The key is agent_id (str) , the value is a dict. The dict only contains one key “observation”, and its value is a list catenated by the order in 'observation_features' of gym_cfg.py
Format of the 'lane_speed', 'lane_vehicle_num' and 'classic' observations_values are described below:

# observation values:

# 'lane_speed' sample: [-2, -2, -2, -2, -2, -2, -2, -2, -2, -2, -2, -2, -2, -2, -2, -2, -2, -2, -2, -2, -2, -2, -2, -2]
# There are 24 lanes left. The order of their roads is defined in 'signal' part of roadnet file
# the order is :inroad0lane0, inroad0lane1, inroad0lane2, inroad1lane0 ... inroad3lane2, outroad0lane0, outroad0lane1 ...
# Note that, [lane0, lane1, lane2] indicates the [left_turn lane, approach lane, right_turn lane] repespectively of the corresponding road.
# The order of roads are determined clockwise.
# If there is a -1 in the signal part of roadnet file (which indicates this road doesn't exist), then the returned observation of the corresponding lanes on this road are also 3 -1s.
# -2 indicating there's no vehicle on this lane

# 'lane_vehcile_num' sample [0, 0, 0, 0, 0, 0, 0, 0, 0, 0, 0, 0, 0, 0, 0, 0, 0, 0, 0, 0, 0, 0, 0, 0,]
# There are 24 lanes left. The order of their roads is defined in 'signal' part of roadnet file
# the order is :inroad0lane0, inroad0lane1, inroad0lane2, inroad1lane0 ... inroad3lane2, outroad0lane0, outroad0lane1 ...
# If there is -1 in signal part of roadnet file, then the lane of this road is filled with three -1.

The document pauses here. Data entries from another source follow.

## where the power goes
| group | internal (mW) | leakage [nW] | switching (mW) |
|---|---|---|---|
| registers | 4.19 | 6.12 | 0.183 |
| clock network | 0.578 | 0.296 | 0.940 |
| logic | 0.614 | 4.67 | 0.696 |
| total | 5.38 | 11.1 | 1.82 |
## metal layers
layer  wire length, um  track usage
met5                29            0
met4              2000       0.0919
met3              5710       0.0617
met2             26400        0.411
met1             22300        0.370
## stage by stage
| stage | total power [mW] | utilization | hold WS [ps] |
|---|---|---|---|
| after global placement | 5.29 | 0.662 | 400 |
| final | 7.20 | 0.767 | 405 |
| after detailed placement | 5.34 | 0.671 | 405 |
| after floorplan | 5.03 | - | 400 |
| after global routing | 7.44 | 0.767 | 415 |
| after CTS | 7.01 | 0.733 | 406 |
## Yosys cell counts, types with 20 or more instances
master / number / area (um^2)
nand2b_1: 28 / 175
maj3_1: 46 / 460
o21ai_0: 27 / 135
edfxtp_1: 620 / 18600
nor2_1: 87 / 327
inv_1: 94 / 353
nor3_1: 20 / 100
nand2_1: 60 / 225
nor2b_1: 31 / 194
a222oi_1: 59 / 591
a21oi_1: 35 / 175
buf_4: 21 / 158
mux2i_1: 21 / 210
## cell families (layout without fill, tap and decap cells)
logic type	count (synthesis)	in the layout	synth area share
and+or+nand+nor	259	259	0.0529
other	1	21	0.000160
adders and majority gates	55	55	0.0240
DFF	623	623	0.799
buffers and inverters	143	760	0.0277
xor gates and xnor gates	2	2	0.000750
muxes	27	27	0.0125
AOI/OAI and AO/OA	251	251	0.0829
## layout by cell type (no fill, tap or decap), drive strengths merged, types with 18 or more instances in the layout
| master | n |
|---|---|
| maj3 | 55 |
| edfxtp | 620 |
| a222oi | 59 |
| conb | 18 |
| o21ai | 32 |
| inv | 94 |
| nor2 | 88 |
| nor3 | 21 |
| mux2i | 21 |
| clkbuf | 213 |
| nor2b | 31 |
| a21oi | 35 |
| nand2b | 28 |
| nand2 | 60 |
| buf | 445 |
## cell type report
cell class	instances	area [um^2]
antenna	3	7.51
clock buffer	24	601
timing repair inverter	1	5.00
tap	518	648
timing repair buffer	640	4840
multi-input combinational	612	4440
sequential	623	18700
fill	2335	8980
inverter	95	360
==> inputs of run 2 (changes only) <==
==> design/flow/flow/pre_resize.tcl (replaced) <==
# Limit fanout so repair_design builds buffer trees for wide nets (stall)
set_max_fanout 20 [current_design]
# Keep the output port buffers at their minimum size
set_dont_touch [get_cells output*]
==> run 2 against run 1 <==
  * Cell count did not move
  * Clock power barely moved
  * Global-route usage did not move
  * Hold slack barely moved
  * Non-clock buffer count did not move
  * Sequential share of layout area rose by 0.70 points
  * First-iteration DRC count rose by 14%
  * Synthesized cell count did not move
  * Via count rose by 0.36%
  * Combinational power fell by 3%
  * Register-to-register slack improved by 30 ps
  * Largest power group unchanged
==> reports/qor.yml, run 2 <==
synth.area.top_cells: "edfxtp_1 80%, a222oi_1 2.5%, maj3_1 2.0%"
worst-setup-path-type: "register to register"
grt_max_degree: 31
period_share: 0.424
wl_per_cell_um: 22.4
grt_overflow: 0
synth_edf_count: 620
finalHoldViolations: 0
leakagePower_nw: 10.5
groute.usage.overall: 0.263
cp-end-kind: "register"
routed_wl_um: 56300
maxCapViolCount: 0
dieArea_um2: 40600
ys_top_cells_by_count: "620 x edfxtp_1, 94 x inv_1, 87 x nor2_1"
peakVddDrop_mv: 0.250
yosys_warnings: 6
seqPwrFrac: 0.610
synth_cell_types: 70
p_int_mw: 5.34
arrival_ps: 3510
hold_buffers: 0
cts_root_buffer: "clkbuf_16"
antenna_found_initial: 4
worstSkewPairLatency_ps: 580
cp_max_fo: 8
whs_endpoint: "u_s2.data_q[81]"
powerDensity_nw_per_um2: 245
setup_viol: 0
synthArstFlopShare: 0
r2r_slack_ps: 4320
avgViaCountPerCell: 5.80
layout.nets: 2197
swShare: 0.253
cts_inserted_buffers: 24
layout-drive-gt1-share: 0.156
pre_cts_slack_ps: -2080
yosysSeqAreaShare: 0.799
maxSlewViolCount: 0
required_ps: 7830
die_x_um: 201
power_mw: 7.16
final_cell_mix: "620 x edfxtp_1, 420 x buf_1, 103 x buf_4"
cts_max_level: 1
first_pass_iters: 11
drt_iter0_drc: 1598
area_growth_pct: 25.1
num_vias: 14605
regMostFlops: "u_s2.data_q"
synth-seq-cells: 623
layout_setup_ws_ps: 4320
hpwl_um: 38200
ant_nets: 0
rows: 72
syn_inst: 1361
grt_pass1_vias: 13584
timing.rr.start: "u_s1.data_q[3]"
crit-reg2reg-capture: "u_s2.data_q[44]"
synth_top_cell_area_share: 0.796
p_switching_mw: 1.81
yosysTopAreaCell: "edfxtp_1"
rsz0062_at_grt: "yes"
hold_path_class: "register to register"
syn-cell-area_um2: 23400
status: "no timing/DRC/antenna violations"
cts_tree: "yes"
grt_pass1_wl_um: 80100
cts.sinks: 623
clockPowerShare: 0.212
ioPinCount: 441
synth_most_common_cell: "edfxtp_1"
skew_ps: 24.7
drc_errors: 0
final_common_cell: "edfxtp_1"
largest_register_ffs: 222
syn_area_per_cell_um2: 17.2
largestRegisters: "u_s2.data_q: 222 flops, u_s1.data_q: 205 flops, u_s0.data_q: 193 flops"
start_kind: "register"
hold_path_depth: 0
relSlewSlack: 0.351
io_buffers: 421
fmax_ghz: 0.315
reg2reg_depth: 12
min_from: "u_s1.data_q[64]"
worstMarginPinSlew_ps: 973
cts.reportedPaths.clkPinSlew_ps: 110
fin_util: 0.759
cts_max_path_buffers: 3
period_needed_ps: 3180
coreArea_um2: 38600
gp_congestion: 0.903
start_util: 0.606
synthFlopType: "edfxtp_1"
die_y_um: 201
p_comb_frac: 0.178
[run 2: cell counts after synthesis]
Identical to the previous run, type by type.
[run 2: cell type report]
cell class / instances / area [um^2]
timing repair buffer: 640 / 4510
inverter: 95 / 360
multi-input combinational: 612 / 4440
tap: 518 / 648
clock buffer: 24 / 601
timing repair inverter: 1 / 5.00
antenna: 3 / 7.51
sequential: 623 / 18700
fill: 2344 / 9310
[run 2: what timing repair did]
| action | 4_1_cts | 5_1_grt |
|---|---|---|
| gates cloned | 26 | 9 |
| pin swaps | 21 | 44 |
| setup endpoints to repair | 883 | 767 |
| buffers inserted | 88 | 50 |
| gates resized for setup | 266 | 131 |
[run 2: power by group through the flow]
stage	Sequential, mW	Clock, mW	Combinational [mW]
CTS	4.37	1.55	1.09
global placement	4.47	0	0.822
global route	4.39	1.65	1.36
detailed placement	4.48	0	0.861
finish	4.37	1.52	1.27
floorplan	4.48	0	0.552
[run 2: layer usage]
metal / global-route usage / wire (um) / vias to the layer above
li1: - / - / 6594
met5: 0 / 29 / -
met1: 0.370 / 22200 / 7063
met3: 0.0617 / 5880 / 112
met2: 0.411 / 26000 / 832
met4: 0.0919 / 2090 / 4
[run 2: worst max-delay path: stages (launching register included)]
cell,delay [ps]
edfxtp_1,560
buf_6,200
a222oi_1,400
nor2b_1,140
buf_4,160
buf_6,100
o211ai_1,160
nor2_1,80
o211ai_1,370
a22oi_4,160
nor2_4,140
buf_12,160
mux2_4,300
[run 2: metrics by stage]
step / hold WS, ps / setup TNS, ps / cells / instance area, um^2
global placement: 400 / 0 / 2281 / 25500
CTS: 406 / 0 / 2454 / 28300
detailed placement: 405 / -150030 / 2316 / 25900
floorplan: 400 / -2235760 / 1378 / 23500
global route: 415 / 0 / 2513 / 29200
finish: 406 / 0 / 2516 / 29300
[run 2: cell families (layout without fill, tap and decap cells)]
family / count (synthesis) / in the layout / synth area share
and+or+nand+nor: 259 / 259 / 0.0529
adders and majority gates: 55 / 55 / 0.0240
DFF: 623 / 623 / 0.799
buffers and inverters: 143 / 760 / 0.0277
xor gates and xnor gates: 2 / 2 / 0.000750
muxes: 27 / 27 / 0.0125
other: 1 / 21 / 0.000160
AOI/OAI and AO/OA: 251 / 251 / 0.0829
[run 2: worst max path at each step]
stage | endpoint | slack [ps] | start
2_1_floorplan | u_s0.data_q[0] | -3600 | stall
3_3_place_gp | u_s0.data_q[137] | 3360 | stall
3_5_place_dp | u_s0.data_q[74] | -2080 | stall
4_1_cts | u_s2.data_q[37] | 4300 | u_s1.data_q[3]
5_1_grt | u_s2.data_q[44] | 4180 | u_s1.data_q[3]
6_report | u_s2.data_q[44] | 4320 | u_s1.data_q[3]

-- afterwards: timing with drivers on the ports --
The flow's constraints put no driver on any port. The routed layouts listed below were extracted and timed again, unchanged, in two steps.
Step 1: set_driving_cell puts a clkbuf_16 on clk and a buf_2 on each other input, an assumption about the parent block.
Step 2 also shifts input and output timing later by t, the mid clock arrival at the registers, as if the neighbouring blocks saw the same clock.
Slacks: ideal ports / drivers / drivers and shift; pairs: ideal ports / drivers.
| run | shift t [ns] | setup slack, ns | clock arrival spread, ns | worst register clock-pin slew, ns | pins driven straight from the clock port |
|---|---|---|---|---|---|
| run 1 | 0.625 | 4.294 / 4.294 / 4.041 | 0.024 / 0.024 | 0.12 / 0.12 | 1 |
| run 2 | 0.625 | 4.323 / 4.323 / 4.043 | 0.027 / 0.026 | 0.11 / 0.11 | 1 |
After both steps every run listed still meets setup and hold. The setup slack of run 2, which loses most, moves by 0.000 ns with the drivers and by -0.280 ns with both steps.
From an optimization exercise on the open Yosys and OpenROAD flow, aimed at small area; shortcuts taken in it are not production practice.
Where RTL was checked, it was by simulation tests only, not by an equivalence proof against the original.
Power and IR drop assume default switching activity.

==> 05-02 <==
Design pusher_top, start of the top module:
module pusher_top (
    input  logic          clk,
    input  logic          rst_ff,
    input  logic          valid,
    input  logic          noop,
    input  logic [47:0]   particle_in,
    input  logic [191:0]  phi_in,
    output logic          valid_req,
    output logic [255:0]  raddr,
    output logic          valid_out,
    output logic [47:0]   particle_out,
    output logic          done
);
Settings: LEC_CHECK=0, CAP_MARGIN=20, CORE_MARGIN=2, CORE_UTILIZATION=65, PLACE_DENSITY=0.75, SLEW_MARGIN=20, SYNTH_HIERARCHICAL=1, SYNTH_MINIMUM_KEEP_SIZE=0; clock period 5.0 ns.
standard.sh (not shown) runs the stock make flow with config.mk's settings and CLKGATE_MAP_FILE= SYNTH_SCRIPT=/design/flow/synth_recipe.tcl, a recipe that flattens the netlist after the stock synthesis.
==> flow/flow/run.sh <==
#!/bin/bash
# The standard layout, with the smallest buffer on the ports and a clock tree of few, large buffers.
set -euo pipefail
export BUFFER_PORTS_ARGS="-buffer_cell sky130_fd_sc_hd__buf_1"
export CTS_ARGS="-sink_clustering_enable -repair_clock_nets -sink_clustering_size 14 -sink_clustering_max_diameter 40 -buf_list sky130_fd_sc_hd__clkbuf_8 -dont_use_dummy_load"
bash standard.sh > make_finish.log 2>&1
==> inputs of 09-15, as changes to 05-02 <==
==> flow/flow/run.sh (replaced) <==
#!/bin/bash
# The standard layout, with the smallest buffer on the ports and a clock tree of few, large buffers.
set -euo pipefail
export BUFFER_PORTS_ARGS="-buffer_cell sky130_fd_sc_hd__buf_1"
export CTS_ARGS="-sink_clustering_enable -repair_clock_nets -sink_clustering_size 20 -sink_clustering_max_diameter 50 -buf_list sky130_fd_sc_hd__clkbuf_8 -dont_use_dummy_load"
bash standard.sh > make_finish.log 2>&1
Settings changed: CORE_UTILIZATION 65 to 70, PLACE_DENSITY 0.75 to 0.85.
==> inputs of 01-17, as changes to 05-02 <==
==> flow/flow/run.sh (replaced) <==
#!/bin/bash
# The standard layout, with the smallest buffer on the ports and a clock tree of few, large buffers.
set -euo pipefail
export BUFFER_PORTS_ARGS="-buffer_cell sky130_fd_sc_hd__buf_1"
export CTS_ARGS="-sink_clustering_enable -repair_clock_nets -sink_clustering_size 20 -sink_clustering_max_diameter 50 -buf_list sky130_fd_sc_hd__clkbuf_16 -dont_use_dummy_load"
bash standard.sh > make_finish.log 2>&1
==> results.txt <==
item	05-02	09-15	01-17
Outcome	no timing/DRC/antenna violations	no timing/DRC/antenna violations	no timing/DRC/antenna violations
Maximum number of pins on one net before global-route repair	22	25	22
Routed length on met3	2390 µm	2050 µm	2240 µm
Worst path depth	9	10	10
Drt via density	4.63	4.76	4.64
Routed vias	10345	10512	10297
Combinational group share of total power	0.220	0.232	0.210
HPWL after DPL	28100 µm	28200 µm	28100 µm
Final critical delay including setup and external delays	3.92 ns	3.87 ns	3.88 ns
Number of cells after detailed placement	2180	2168	2180
Proportion of total power due to net switching	0.287	0.291	0.277
Standby leakage power	9.12 nW	9.02 nW	9.22 nW
Worst EP required	5.43 ns	5.49 ns	5.44 ns
Die W	181 µm	174 µm	181 µm
Count of non-filler cells in the finished layout	2235	2209	2220
Crit Reg-Reg Startpoint	fy6_st_0	p6[16]	fy6_st_0
Initial Util	0.663	0.710	0.663
Overall power of the completed layout	9.90 mW	9.66 mW	10.4 mW
WL/cell	15.5 µm	15.8 µm	15.6 µm
Clk network pwr share	0.223	0.199	0.258
Overall die height	181 µm	174 µm	181 µm
Max rail drop VDD	0.343 mV	0.333 mV	0.312 mV
Count of fill cells added during filler insertion	2189	1785	2142
CTS Root Cell	clkbuf_8	clkbuf_8	clkbuf_16
Power of the clock network	2.21 mW	1.92 mW	2.68 mW
Seq power	5.52 mW	5.50 mW	5.52 mW
Core area	0.0307 mm²	0.0286 mm²	0.0307 mm²
Function was not checked in any run of this note: the RTL went through the layout flow alone.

# 'classic' sample: [1, 0, 0, 0, 3, 2, 1, 4, 1, 0, 0, 0, 1, 0, 0, 0]
# the first 8 values are the number of vehicles of left-turing and go-straight lanes ordered by the 'signal' part of roadnet file
# the last 8 values are the one-hot code indicates which lanes are available in last signal phase

rewards:

a dict
key is str
must implement in CBEngine_round3
{agent_id_1: reward_values_1, …, agent_id_n: reward_values_n}
Format of reward_values:
reward in rllib needs to be single values. We provide 2 types of rewards definition as demos, pressure and queue length , along with the old rewards.

# Sample Output
{
0: -0.5
}

Here is an illustration of the lane index in observation and reward.

info:

a dict
key is vehicle ID, values includes ‘distance’, ‘drivable’, ‘road’, ‘speed’ and ‘start_time’
{vehicle_id_1: vehicle_info_1, …, vehicle_id_m: vehicle_info_m}
env.set_info(1) to return a dictionary of vehicle information, otherwise, return an empty dictionary.
“route” and “t_ff” are removed from “vehicle_info” in final phase

0: # 0 is the vehicle ID
{
    "distance": [259.0], # The distance from this vehicle to the start point of current road.
    "drivable": [29301.0], # Current lane of this vehicle. Here 293 is the road segment ID, 01 indicates the middle lane (00 and 02 indicate inner and outer lanes respectively)
    "road": [293.0], # Current road of this vehicle.
    "speed": [0.0], # Current instantaneous speed of this vehicle.
    "start_time": [73.0], # Time of creation of this vehicle.
    },
...
}

dones:

a dict
{agent_id_1: bool_value_1, …, agent_id_n: bool_value_n}
Indicating whether the simulation of an agent is ended.

Simulation Reset

reset:

Reset the simulation
return a dict: observation
reset the engine

observation = env.reset()

Other interface

The following interfaces of simulation environment are also provided:

set_warning(flag):

env.set_warning(0): set flag as False to turn off the warning of invalid phases. The warning will be issued if a green phase to an inexistent lane.

set_log(flag):

env.set_log(0): set flag as False to turn off logs for a faster speed when training. Note that the score function will not work if the logging is turned off.

set_ui(flag):

env.set_ui(0): set flag as False to turn off visualization logs for a faster speed when training.

set_info(flag):

env.set_info(0): set flag as False to make info that returned from env.step to be None, which can make training faster.